Ce sont des colorants solubles, il suffit de les dissoudre dans de l'eau bouillante.
Les auxiliaires de teinture sont :
- du chlorure ou sulfate de soude pour favoriser l'épuisement (montée du colorant sur la fibre) ;
- un mouillant pour aider la pénétration au sein du fil ;
- un égalisant pour aider à l'obtention d'un bon unisson ;
- un adoucissant (pour favoriser le glissement des plis les uns sur les autres).
Ces auxiliaires sont ajoutés en début de teinture. Ensuite, lorsque le mélange est homogène on ajoute les colorants. Puis le bain est porté progressivement à ébullition, soit directement, soit par paliers avec ajoute progressive de sel(suivant le cas). On teint pendant 45 à 60 minutes (toujours pour favoriser la pénétration), parfois plus longtemps pour les nuances foncées, puis est refroidi à 80 °C pour l'« échantillonnage » (vérification de la nuance obtenue) ; la correction éventuelle se fait par addition des colorants manquants et retour à l'ébullition pendant 20 minutes etc.
La teinture est suivie d'un rinçage, à l'eau dure de préférence ou sous addition de sel (chlorure ou sulfate).
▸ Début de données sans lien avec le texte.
## config.mk

```make
export PLATFORM = sky130hd
export DESIGN_NAME = yuyv_to_bgr_converter
export DESIGN_NICKNAME = d
export VERILOG_FILES = /design/src/hdl/y2b_pkg.sv /design/src/hdl/yuyv_to_bgr_converter.sv /design/src/hdl/y2b_mult.sv /design/src/hdl/y2b_scale.sv /design/src/hdl/y2b_mix.sv
export SDC_FILE = /design/constraint.sdc
export NUM_CORES = 1
export LEC_CHECK = 0
export ABC_AREA = 0
export BUFFER_PORTS_ARGS = -buffer_cell sky130_fd_sc_hd__buf_2
export CORE_ASPECT_RATIO = 1.25
export CORE_UTILIZATION = 45
export CTS_CLUSTER_DIAMETER = 100
export DETAILED_ROUTE_END_ITERATION = 10
export GPL_ROUTABILITY_DRIVEN = 0
export PLACE_DENSITY_LB_ADDON = 0.1
export SYNTH_ARGS = -nofsm -noshare
export SYNTH_HDL_FRONTEND = slang
export SYNTH_HIERARCHICAL = 1
export SYNTH_SLANG_ARGS = --single-unit
```

## constraint.sdc

```tcl
create_clock -name i_clk -period 6.05 [get_ports i_clk]
set_input_delay 0.605 -clock i_clk [delete_from_list [all_inputs] [get_ports i_clk]]
set_output_delay 0.605 -clock i_clk [all_outputs]
set_load 0.05 [all_outputs]
```

## src/hdl/y2b_pkg.sv

```systemverilog
// Shared types, coefficients and arithmetic helpers for the YUYV to BGR converter.
// Used by every module under hdl/; depends on nothing.
`default_nettype none
package y2b_pkg;

    localparam int unsigned PROD_W = 21;
    localparam int unsigned TERM_W = 11;
    localparam int unsigned SUM_W  = 12;

    localparam logic signed [PROD_W-1:0] COEF_LUMA = 21'sd1192;
    localparam logic signed [PROD_W-1:0] COEF_UB   = 21'sd2066;
    localparam logic signed [PROD_W-1:0] COEF_VR   = 21'sd1634;
    localparam logic signed [PROD_W-1:0] COEF_UG   = 21'sd400;
    localparam logic signed [PROD_W-1:0] COEF_VG   = 21'sd832;
    localparam int unsigned SCALE_SHIFT = 10;   // divide by 1024
    localparam logic signed [8:0] LUMA_OFFSET   = 9'sd16;
    localparam logic signed [8:0] CHROMA_OFFSET = 9'sd128;
    localparam logic signed [SUM_W-1:0] CHAN_MAX = 12'sd255;

    // packed with the last field in the low bits
    typedef struct packed {
        logic [7:0] chroma_red;
        logic [7:0] luma_second;
        logic [7:0] chroma_blue;
        logic [7:0] luma_first;
    } t_yuyv;

    typedef struct packed {
        logic [7:0] red_right;
        logic [7:0] green_right;
        logic [7:0] blue_right;
        logic [7:0] red_left;
        logic [7:0] green_left;
        logic [7:0] blue_left;
    } t_bgr;

    typedef struct packed {
        logic signed [PROD_W-1:0] p_y0;
        logic signed [PROD_W-1:0] p_y1;
        logic signed [PROD_W-1:0] p_ub;
        logic signed [PROD_W-1:0] p_vr;
        logic signed [PROD_W-1:0] p_ug;
        logic signed [PROD_W-1:0] p_vg;
    } t_prod;

    typedef struct packed {
        logic signed [TERM_W-1:0] c0;
        logic signed [TERM_W-1:0] c1;
        logic signed [TERM_W-1:0] db;
        logic signed [TERM_W-1:0] dr;
        logic signed [TERM_W-1:0] dg;
    } t_term;

    // product / 1024, rounded toward zero
    function automatic logic signed [TERM_W-1:0] trunc_scale(input logic signed [PROD_W-1:0] p);
        logic signed [TERM_W-1:0] q;
        q = TERM_W'(p >>> SCALE_SHIFT);
        if (p[PROD_W-1] && (p[SCALE_SHIFT-1:0] != '0)) begin
            q = q + TERM_W'(1);
        end
        return q;
    endfunction

    function automatic logic [7:0] clamp8(input logic signed [SUM_W-1:0] v);
        logic [7:0] r;
        if (v[SUM_W-1]) begin
            r = 8'd0;
        end else if (v > CHAN_MAX) begin
            r = 8'd255;
        end else begin
            r = v[7:0];
        end
        return r;
    endfunction

endpackage
`default_nettype wire

```

## src/hdl/yuyv_to_bgr_converter.sv

```systemverilog
// YUYV 4:2:2 to BGR converter, BT.601 limited range, top level.
// Instantiates y2b_mult, y2b_scale and y2b_mix; depends on y2b_pkg.
//
// Usage:
//   Slave stream (i_s_*) takes one YUYV macropixel per word: Y0, U, Y1, V
//   from the low byte up. Master stream (o_m_*) gives one word per macropixel
//   holding two BGR pixels, left pixel in the low 24 bits.
//   From input acceptance to o_m_tvalid a word passes products, scaling
//   toward zero, then sum and clamp, one register stage each.
//   Throughput is one word per cycle while i_m_tready stays high; each stage holds its own valid bit.
//   When the receiver stalls, words hold in place and empty stages still
//   fill, so up to three words are buffered before o_s_tready drops.
//   Ready paths run combinationally from i_m_tready back to o_s_tready.
//   Synchronous active-low reset clears all valid bits; the pipeline comes
//   out of reset empty and ready.
`default_nettype none
module yuyv_to_bgr_converter (
    input  wire logic        i_clk,
    input  wire logic        i_rst_n,
    input  wire logic        i_s_tvalid,
    output logic             o_s_tready,
    input  wire logic [31:0] i_s_tdata,  // luma_first, chroma_blue, luma_second, chroma_red
    output logic             o_m_tvalid,
    input  wire logic        i_m_tready,
    output logic [47:0]      o_m_tdata   // blue_left, green_left, red_left,
                                         // blue_right, green_right, red_right
);

    logic            s1_valid, s2_valid, s2_ready, s3_ready;
    y2b_pkg::t_prod  s1_data;
    y2b_pkg::t_term  s2_data;
    y2b_pkg::t_bgr   s3_data;
    logic            s_acc;

    y2b_mult u_mult (
        .i_clk   (i_clk),
        .i_rst_n (i_rst_n),
        .i_valid (i_s_tvalid),
        .o_ready (o_s_tready),
        .i_data  (y2b_pkg::t_yuyv'(i_s_tdata)),
        .o_valid (s1_valid),
        .i_ready (s2_ready),
        .o_data  (s1_data)
    );

    y2b_scale u_scale (
        .i_clk   (i_clk),
        .i_rst_n (i_rst_n),
        .i_valid (s1_valid),
        .o_ready (s2_ready),
        .i_data  (s1_data),
        .o_valid (s2_valid),
        .i_ready (s3_ready),
        .o_data  (s2_data)
    );

    y2b_mix u_mix (
        .i_clk   (i_clk),
        .i_rst_n (i_rst_n),
        .i_valid (s2_valid),
        .o_ready (s3_ready),
        .i_data  (s2_data),
        .o_valid (o_m_tvalid),
        .i_ready (i_m_tready),
        .o_data  (s3_data)
    );

    assign o_m_tdata = s3_data;
    assign s_acc     = i_s_tvalid && o_s_tready;

    a_rst_empty: assert property (@(posedge i_clk) !i_rst_n |=> !o_m_tvalid)
        else $error("output valid right after reset");

    a_ready_flow: assert property (@(posedge i_clk) disable iff (!i_rst_n)
        i_m_tready |-> o_s_tready)
        else $error("input stalled while output drains");

    a_full_only: assert property (@(posedge i_clk) disable iff (!i_rst_n)
        !o_s_tready |-> (o_m_tvalid && !i_m_tready && s1_valid && s2_valid))
        else $error("input stalled with a bubble in the pipeline");

    a_latency: assert property (@(posedge i_clk) disable iff (!i_rst_n)
        s_acc ##1 i_m_tready ##1 i_m_tready |=> o_m_tvalid)
        else $error("word did not reach the output in three cycles");

endmodule
`default_nettype wire

```

## src/hdl/y2b_mult.sv

```systemverilog
// Stage 1: removes sample offsets and forms the six constant-coefficient products.
// Depends on y2b_pkg.
`default_nettype none
module y2b_mult (
    input  wire logic           i_clk,
    input  wire logic           i_rst_n,
    input  wire logic           i_valid,
    output logic                o_ready,
    input  wire y2b_pkg::t_yuyv i_data,
    output logic                o_valid,
    input  wire logic           i_ready,
    output y2b_pkg::t_prod      o_data
);

    logic                         r_valid;
    y2b_pkg::t_prod               r_data;
    y2b_pkg::t_prod               n_data;
    logic signed [y2b_pkg::PROD_W-1:0] y0_ext, y1_ext, u_ext, v_ext;

    assign o_ready = !r_valid || i_ready;

    always_comb begin
        y0_ext = y2b_pkg::PROD_W'($signed({1'b0, i_data.luma_first}) - y2b_pkg::LUMA_OFFSET);
        y1_ext = y2b_pkg::PROD_W'($signed({1'b0, i_data.luma_second}) - y2b_pkg::LUMA_OFFSET);
        u_ext  = y2b_pkg::PROD_W'($signed({1'b0, i_data.chroma_blue}) - y2b_pkg::CHROMA_OFFSET);
        v_ext  = y2b_pkg::PROD_W'($signed({1'b0, i_data.chroma_red}) - y2b_pkg::CHROMA_OFFSET);
        n_data.p_y0 = y0_ext * y2b_pkg::COEF_LUMA;
        n_data.p_y1 = y1_ext * y2b_pkg::COEF_LUMA;
        n_data.p_ub = u_ext * y2b_pkg::COEF_UB;
        n_data.p_vr = v_ext * y2b_pkg::COEF_VR;
        n_data.p_ug = u_ext * y2b_pkg::COEF_UG;
        n_data.p_vg = v_ext * y2b_pkg::COEF_VG;
    end

    always_ff @(posedge i_clk) begin
        if (!i_rst_n) begin
            r_valid <= 1'b0;
        end else if (o_ready) begin
            r_valid <= i_valid;
        end
    end

    always_ff @(posedge i_clk) begin
        if (o_ready && i_valid) begin
            r_data <= n_data;
        end
    end

    assign o_valid = r_valid;
    assign o_data  = r_data;

endmodule
`default_nettype wire

```

## src/hdl/y2b_scale.sv

```systemverilog
// Stage 2: scales each product down by 1024 toward zero and sums the green terms.
// Depends on y2b_pkg.
`default_nettype none
module y2b_scale (
    input  wire logic           i_clk,
    input  wire logic           i_rst_n,
    input  wire logic           i_valid,
    output logic                o_ready,
    input  wire y2b_pkg::t_prod i_data,
    output logic                o_valid,
    input  wire logic           i_ready,
    output y2b_pkg::t_term      o_data
);

    logic             r_valid;
    y2b_pkg::t_term   r_data;
    y2b_pkg::t_term   n_data;

    assign o_ready = !r_valid || i_ready;

    always_comb begin
        n_data.c0 = y2b_pkg::trunc_scale(i_data.p_y0);
        n_data.c1 = y2b_pkg::trunc_scale(i_data.p_y1);
        n_data.db = y2b_pkg::trunc_scale(i_data.p_ub);
        n_data.dr = y2b_pkg::trunc_scale(i_data.p_vr);
        n_data.dg = y2b_pkg::trunc_scale(i_data.p_ug) + y2b_pkg::trunc_scale(i_data.p_vg);
    end

    always_ff @(posedge i_clk) begin
        if (!i_rst_n) begin
            r_valid <= 1'b0;
        end else if (o_ready) begin
            r_valid <= i_valid;
        end
    end

    always_ff @(posedge i_clk) begin
        if (o_ready && i_valid) begin
            r_data <= n_data;
        end
    end

    assign o_valid = r_valid;
    assign o_data  = r_data;

endmodule
`default_nettype wire

```

## src/hdl/y2b_mix.sv

```systemverilog
// Stage 3: luma plus blue/red terms, luma minus green term, clamped to 0..255.
// Its register is the block's output register. Depends on y2b_pkg.
`default_nettype none
module y2b_mix (
    input  wire logic           i_clk,
    input  wire logic           i_rst_n,
    input  wire logic           i_valid,
    output logic                o_ready,
    input  wire y2b_pkg::t_term i_data,
    output logic                o_valid,
    input  wire logic           i_ready,
    output y2b_pkg::t_bgr       o_data
);

    logic            r_valid;
    y2b_pkg::t_bgr   r_data;
    y2b_pkg::t_bgr   n_data;
    logic signed [y2b_pkg::SUM_W-1:0] c0, c1, db, dr, dg;

    assign o_ready = !r_valid || i_ready;

    always_comb begin
        c0 = y2b_pkg::SUM_W'(i_data.c0);
        c1 = y2b_pkg::SUM_W'(i_data.c1);
        db = y2b_pkg::SUM_W'(i_data.db);
        dr = y2b_pkg::SUM_W'(i_data.dr);
        dg = y2b_pkg::SUM_W'(i_data.dg);
        n_data.blue_left   = y2b_pkg::clamp8(c0 + db);
        n_data.green_left  = y2b_pkg::clamp8(c0 - dg);
        n_data.red_left    = y2b_pkg::clamp8(c0 + dr);
        n_data.blue_right  = y2b_pkg::clamp8(c1 + db);
        n_data.green_right = y2b_pkg::clamp8(c1 - dg);
        n_data.red_right   = y2b_pkg::clamp8(c1 + dr);
    end

    always_ff @(posedge i_clk) begin
        if (!i_rst_n) begin
            r_valid <= 1'b0;
        end else if (o_ready) begin
            r_valid <= i_valid;
        end
    end

    always_ff @(posedge i_clk) begin
        if (o_ready && i_valid) begin
            r_data <= n_data;
        end
    end

    assign o_valid = r_valid;
    assign o_data  = r_data;

endmodule
`default_nettype wire

```

==> summary.md, run 1 <==
| Metric | Value |
|---|---|
| Worst vdd ir | around 180 µV |
| RSZ-0062 raised after global routing | false |
| Yosys reg bits | about 210 |
| Power Density | roughly 340 nW/µm² |
| Reg2reg setup slack | ~3 ns |
| XOR/XNOR share of the synthesized area | ~8.0% |
| Crit path required time | 6.32 ns |
| Overflow after GRT | 0 |
| Final Cycle Share | between 70% and 80% |
| Layout cells sized above 1 | about a tenth |
| Post-CTS Setup Bufs | 0 |
| Crit Path Category | input port to register |
| DIE HEIGHT | between 200 and 250 µm |
| Initial antenna violation count | 0 |
| Fillers | roughly 3700 |
| Post-synthesis adder-cell area fraction | between 20% and 30% |
| Die width | around 180 µm |
| First-iteration detailed-routing DRC count | 359 |
| Buf/Inv on CP | 4 |
| Mux share of post-synthesis cell area | 0.758% |
| Total power draw | 6.81 mW |
| Skew final | between 0.01 and 0.015 ns |
| Core area | ~40000 µm² |
| Post-Syn Instances | between 1500 and 2000 |
| Reg2Reg Launch Point | u_mult/o_data[26] |
| CTS Buffer Depth | 3 |
| CP top delay family | adder cells |
| CTS tree | yes |
| Arrival @ worst endpoint | ~4.6 ns |
| Die ar. | 41600 µm² |
| Share of flip-flops with an asynchronous set or reset | 0% |
| Final setup fails | 0 |
| Initial Utilization | a little under half |
| Minimum clock period | between 4 and 5 ns |
| CP Launch Type | input port |
| Slowest cell delay on critical path | ~0.55 ns |
| First-pass GRT wire length | roughly 60 mm |
| Cell chain of the critical path | buf_2 -> inv_1 -> ha_1 -> ha_1 -> fa_1 -> inv_1 -> fa_1 -> inv_1 -> ha_1 -> ha_1 -> or4_1 -> o21ai_0 -> o21bai_1 -> o21bai_1 -> xor2_1 |
| Post-synth EDFFs | 202 |
| Leak | slightly below 9 nW |
| PostCTS Resize Cnt | 0 |
| Synth Warn # | 6 |
| Hold Vio Cnt, Final | 0 |
| Crit path capture type | register |
| Hpwl dp | about 30 mm |
| Worst-path clk slew | 0.06 ns |
| Post-synth top area share | between 30 and 40% |
| Clk_lat worst skew | 0.52 ns |
| Clock sink total | 205 |
| Status | finished, final reports clean |
| Total number of vias | ~13000 |
| Hold path start | i_s_tdata[25] |
| CP dominant cell by count | ha_1 |
| Vias in the first global route | approximately 12000 |
| Final wirelength | around 37 mm |
| Cell variety after synth | 87 |
| CTS Buf Count | 23 |
| Core Rows | a little over 80 |
| Relative slew slack | 26.4% |
| RR Endpoint | u_scale/o_data[9] |
| GRT Total Usage | 18.0% |
| Ranking of synthesized cells by area | edfxtp_1, ha_1, fa_1, xnor2_1, inv_1 |
| Post-synthesis compound-gate area fraction | 14.4% |
| Largest family of logic cells by synthesized area | adder cells |
| TritonRoute pass-1 iters | 5 |
| Final TNS setup | 0 ns |
| Max Fanout on Critical Path | 11 |
| Drt via density | ~5.2 |
| # IOs | between 80 and 90 |
| I/O Buffers | 85 |
| Simple-gate share of the synthesized area | about 10% |
| Residual DRC | 0 |
| Max Cap Viol | 0 |
| Number of diodes | 0 |
| Largest net degree at the start of global routing | 63 |
| CTS Hold Bufs | 0 |
| Worst slew pin tran | around 1.1 ns |
| Antenna Nets Post-Route | 0 |
| Avg WL per Cell | ~15 µm |
| Reg2reg path depth | 11 |
| Final Slew Violations | 0 |
| Crit-path slowest cell | fa_1 |
| CTS H-tree depth | 1 |
| Mapped cell area | 18300 µm² |
| Sequential-to-total area share from yosys stat | roughly 33% |
| Most used DFF post-synth | edfxtp_1 |
| Worst Hold Path EP | u_mult/o_data[7] |
| Max frequency | between 200 and 250 MHz |
| Clock Tree Root | clkbuf_16 |
| NumNets Final | between 2000 and 2500 |
| Synth-to-layout area growth | 9.26% |
| HP Class | input port to register |
| Synthesized area per cell | about 11 µm² |
| Area leader, netlist | edfxtp_1 |
| Worst Hold Depth | 1 |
Si nécessaire, un traitement avec un agent de fixation est ajouté pour augmenter les solidités au lavage.
Le mordançage consiste à fixer une substance (tanin, huile, etc.) sur la marchandise. Ceci en une ou plusieurs passes suivant l'intensité de la nuance souhaitée. La marchandise est ensuite teinte avec un colorant qui se fixe sur le tanin fixé au coton. Ce procédé est abandonné depuis longtemps dans nos pays.
Les colorants directs à diazoter servaient pour la teinture de nuances foncées solides. Elle se passait en 2 temps, premièrement la teinture avec un colorant (livré à un stade incomplet de sa fabrication) de façon classique, ensuite on procédait à la diazotation dudit colorant (en fait en achevait sa fabrication au sein de la fibre) à froid avec du nitrite de soude et de l'acide chlorhydrique[2].